Within the material below, transcribe exactly the lines from the one holding "met4,0,2.0,0.9274,54" through the one holding "met2,18,54,6.713,1445", keeping both ends and skipping the rest.

##############################

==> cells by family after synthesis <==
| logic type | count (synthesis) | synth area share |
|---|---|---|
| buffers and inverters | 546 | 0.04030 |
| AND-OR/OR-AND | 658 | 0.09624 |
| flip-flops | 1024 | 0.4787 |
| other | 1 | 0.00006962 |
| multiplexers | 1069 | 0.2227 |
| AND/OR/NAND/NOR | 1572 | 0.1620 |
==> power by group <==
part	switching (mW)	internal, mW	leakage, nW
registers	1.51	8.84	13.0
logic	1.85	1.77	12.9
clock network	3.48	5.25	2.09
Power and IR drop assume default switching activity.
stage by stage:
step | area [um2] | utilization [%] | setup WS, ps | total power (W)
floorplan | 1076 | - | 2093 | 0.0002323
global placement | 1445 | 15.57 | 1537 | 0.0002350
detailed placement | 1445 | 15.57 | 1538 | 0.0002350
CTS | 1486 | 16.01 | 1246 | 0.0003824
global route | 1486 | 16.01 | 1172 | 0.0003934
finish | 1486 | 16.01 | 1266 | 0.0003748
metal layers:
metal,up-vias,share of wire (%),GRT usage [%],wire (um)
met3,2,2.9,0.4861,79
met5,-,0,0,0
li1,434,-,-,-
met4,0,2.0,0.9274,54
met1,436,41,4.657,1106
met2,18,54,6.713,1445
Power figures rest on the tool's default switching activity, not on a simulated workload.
==> flow/design.v <==
module collision_detector (
    input wire clk,
    input wire reset,
    input wire [9:0] car_x,
    input wire [9:0] car_y,
    input wire [9:0] car_width,
    input wire [9:0] car_height,
    input wire [9:0] traffic_x,
    input wire [9:0] traffic_y,
    input wire [9:0] traffic_width,
    input wire [9:0] traffic_height,
    output reg collision
);
    always @(posedge clk or posedge reset) begin
        if (reset) begin
            collision <= 0;  
        end else begin
            if ((car_x < traffic_x + traffic_width) && 
                (car_x + car_width > traffic_x) && 
                (car_y < traffic_y + traffic_height) && 
                (car_y + car_height > traffic_y)) begin
                collision <= 1;  
            end else begin 
                collision <= 0;  
            end
        end
    end
endmodule
==> flow/run.sh <==
#!/bin/bash
# OpenROAD 26Q1-2900-gdf79404cd8, Yosys 0.63+post, stock flow scripts
make -C /OpenROAD-flow-scripts/flow DESIGN_CONFIG=/design/flow/config.mk WORK_HOME=/design/flow/orfs finish
==> flow/config.mk <==
export PLATFORM = sky130hd
export DESIGN_NAME = collision_detector
export DESIGN_NICKNAME = collision_detector
export VERILOG_FILES = /design/flow/design.v
export SDC_FILE = /design/flow/constraint.sdc
export NUM_CORES = 4
export LEC_CHECK = 1
export CORE_AREA = 10 10 102 102
export DIE_AREA = 0 0 112 112
==> flow/constraint.sdc <==
current_design collision_detector

set clk_period 1.0
set clk_io_pct 0.2

create_clock -name clk0 -period $clk_period [get_ports {clk}]

set non_clock_inputs [all_inputs -no_clocks]
set_input_delay [expr $clk_period * $clk_io_pct] -clock clk0 $non_clock_inputs
set_output_delay [expr $clk_period * $clk_io_pct] -clock clk0 [all_outputs]
==> notes.md <==
The run finished, with violations left. The final reports fail on negative setup slack. The report lists the power per cell area as 660 mW/mm^2. The tools report the sort of element at the end of the critical path as a register. For the iteration tally of the first detailed-router pass, the log shows 4. After routing the design area is 0.00451 mm^2.

The wire-length estimate of the detail-placed layout is 6.75 mm. For the overall fraction of global-route tracks in use, the log shows 11.9%. Max-cap violations in this run came to 0. The count of library flops with an enable pin is 0. The share of flip-flops with an asynchronous set or reset after synthesis was 100%; the tally of yosys warning messages was 1.

The number of antenna violations at the first check in global routing is 1, and the synthesized instance count is 306. The die area is 0.0125 mm^2, and the delay contributed by the slowest stage of the critical path is 0.56 ns. The worst path needs 2.91 ns of the cycle, external delays included. The layout overhead on the synthesized area works out to 87.0%.

In this run the worst hold path is classified as input pin to async pin. The final weighted congestion recorded by global placement is 0.851. The run gives 0.00241 mm^2 for the Yosys chip area.

With the worst setup slack before clock tree synthesis at -2.33 ns, the stage-log warning count is 31. Summing all placed instances gives a cell area of 0.00407 mm^2. The run gives 306 as the total cells reported by yosys after synthesis. In the routed layout, each cell is associated on average with a via count of 4.83. The leakage power in the latest report is 2.20 nW. In this run the count of I/O pins placed on the die edge is 83. The fraction of synthesized cell area taken by the top area cell type works out to 38.4%.

The main area contributors are ha_1 (38%), xor2_1 (6.5%), xnor2_1 (5.1%), inv_1 (4.7%), nor2_1 (3.6%). The share of final-layout standard cells stronger than drive strength 1 is 38.5%, and the maximum number of pins on one net before global-route repair is 6. The largest registers in the layout are collision (1). Summing over every cut layer, the via total after detailed routing is 2893.

Signal routing reaches up to met5. Before placement the cells fill 29.4% of the core. The wire length per cell is 13.1 um, and the port buffer count is 82. The achievable clock frequency was 0.343 GHz.

The tools report the type of origin of the critical path as an input pin. Per the log, the first TritonRoute iteration ended with a DRC count of 33. Number of library cell types mapped by synthesis: 36. Summed over all instances, the cell type with the most area after synthesis is ha_1. The worst-case headroom to the max-slew limit is 63.0%, and the register share after synthesis is 1.04%. A synthesized cell averages 7.88 um^2. The die is 112 um wide.

The run gives -1.91 ns as the worst setup slack after layout. The tools report the via count of the first global-routing pass as 3024. After clock tree synthesis, the clock-pin slew on the worst setup and hold paths is 0 ns.

The flip-flop count of the largest register, all copies and words added is 1. Counting pins that exceed their max-slew limit in the final report gives 0. The arrival time of data at the critical path endpoint is 2.81 ns. Counting endpoints that fail hold in the final report gives 0. The mapped netlist covers 0.00241 mm^2. The tools report the number of rows in the core area as 33.

The cell with the largest stage delay on the worst path is or4_4. The critical path goes through dlygate4sd2_1 > ha_4 > nand3_1 > o211ai_1 > or4_4 > and3_4 > a211oi_2 > ha_1 > and4_1 > nand4_1 > nor4bb_4 > o21ai_1 > nor4_1. The routed length on met2 is 3.70 mm, and the remaining global-route overflow is 0.

The startpoint-to-endpoint class of the critical path is input pin to register. The synthesis report names the predominant flop master as dfrtp_1. The number of setup violations in the final report came out at 1.

The number of placed instances with taps included was 586. The run gives 112 um for the chip height. The launch point of the worst path was car_y[3].

The final timing summary puts the cycle share of the worst path at 291%. TritonRoute reported its final design rule violation total as 0. Setup repair after global routing could not meet its margin everywhere. Pin slew with the least headroom to its limit: 0.548 ns. The run gives 0.89 ns for the data required time of the critical path. Met1 layer wirelength in the final routing: 3.71 mm.

For this run, the number of standard cells in the final layout without fillers is 599. The largest register by flop count is collision. The layout has 711 filler cells. The total core area was 0.00822 mm^2.

The first global-routing pass estimated 13.1 mm of wire. Nets still carrying antenna violations after routing amount to 0. The maximum fanout along the worst path was 3; the met3 wire length was 396 um. The wire length recorded after detailed routing is 7.85 mm.

Antenna repair during routing inserted a diode count of 0. VDD sags by at most 0.000274 V. The flop and latch count out of synthesis was 1.
==> placed cells by master (no fill, tap or decap), types with 3 or more instances in the layout <==
cell,instances
a21oi_4,3
and3_1,4
a21oi_1,10
xnor2_1,14
buf_2,14
or4_4,4
inv_1,30
clkdlybuf4s15_1,7
fa_2,3
nand2_1,8
o211ai_1,7
ha_4,19
nor3_1,9
dlymetal6s2s_1,10
nor4_1,3
nand2b_1,4
clkdlybuf4s15_2,4
clkbuf_2,6
nand3_1,9
nor2b_1,7
o22ai_2,3
dlygate4sd2_1,5
a211oi_2,6
or3_1,4
clkdlybuf4s50_1,33
nand4_1,5
ha_2,4
buf_4,106
xor2_1,17
ha_1,51
a21o_1,6
nor2_1,22
o21ai_1,6
o21a_1,4
o21ai_0,7
==> timing repair <==
item	in CTS	in global routing
setup buffers	12	1
pin swaps	54	44
gates resized	153	47
hold buffers	0	0
endpoints found under the setup margin	2	1
==> routing by layer <==
layer	GRT usage [%]	vias up
met3	2.44	4
li1	-	1533
met4	0.423	2
met5	0	-
met2	20.6	55
met1	15.5	1299
==> synth_stat cells, types with 6 or more instances <==
cell       n
a211oi_1   7
a21o_1     6
a21oi_1   13
and3_1     6
ha_1      74
inv_1     30
nand2_1   10
nand3_1   11
nor2_1    23
nor2b_1    7
nor3_1    10
o211ai_1   7
o21ai_0   13
xnor2_1   14
xor2_1    18
==> critical path, delay by kind of cell <==
kind / cells / cell delay, ns
AND-OR/OR-AND: 3 / 0.39
adder cells (fa/ha/maj): 2 / 0.49
buffers and inverters: 1 / 0.27
AND/OR/NAND/NOR: 7 / 1.45
==> where the power goes <==
| part | total, mW | switching (mW) | internal, mW |
|---|---|---|---|
| clock network | 0 | 0 | 0 |
| registers | 0.0496 | 0.00260 | 0.0470 |
| logic | 2.93 | 1.25 | 1.68 |
| total | 2.98 | 1.25 | 1.73 |
==> cells by family (layout without fill, tap and decap cells) <==
family          after synthesis  in the layout  share of synthesized area (%)
buf+inv                      30            218                           4.67
flops                         1              1                           1.04
simple gates                 94             94                           20.7
compound gates               71             71                           20.3
xor+xnor                     32             32                           11.6
fa+ha+maj                    78             78                           41.7
==> per-stage QoR <==
stage                     utilization (%)  power, mW  hold slack [ns]  setup TNS [ns]
after floorplan                         -       1.44          -0.0713           -1.59
after global placement               49.5       2.54            0.357           -2.34
after detailed placement             49.5       2.56            0.363           -2.33
after CTS                            53.4       2.83            0.363           -2.04
after global routing                 54.9       3.35            0.368           -2.08
final                                54.9       2.98            0.356           -1.91
==> worst paths after layout <==
kind                                  endpoint  cells past startpoint
min in group clk0                    collision                      1
worst min-delay path       collision$_DFF_PP0_                      2
max in group asynchronous  collision$_DFF_PP0_                      2
worst max-delay path       collision$_DFF_PP0_                     13
==> cell type report <==
cell class              instances  area, um^2  area share [%]
inverters                      30         113            2.50
multi-input cells             275        2690            59.7
flip-flops and latches          1        25.0           0.555
repair buffers                188        1550            34.3
well taps                     105         131            2.91
Power figures rest on the tool's default switching activity, not on a simulated workload.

##############################

§ Expected output:
met4,0,2.0,0.9274,54
met1,436,41,4.657,1106
met2,18,54,6.713,1445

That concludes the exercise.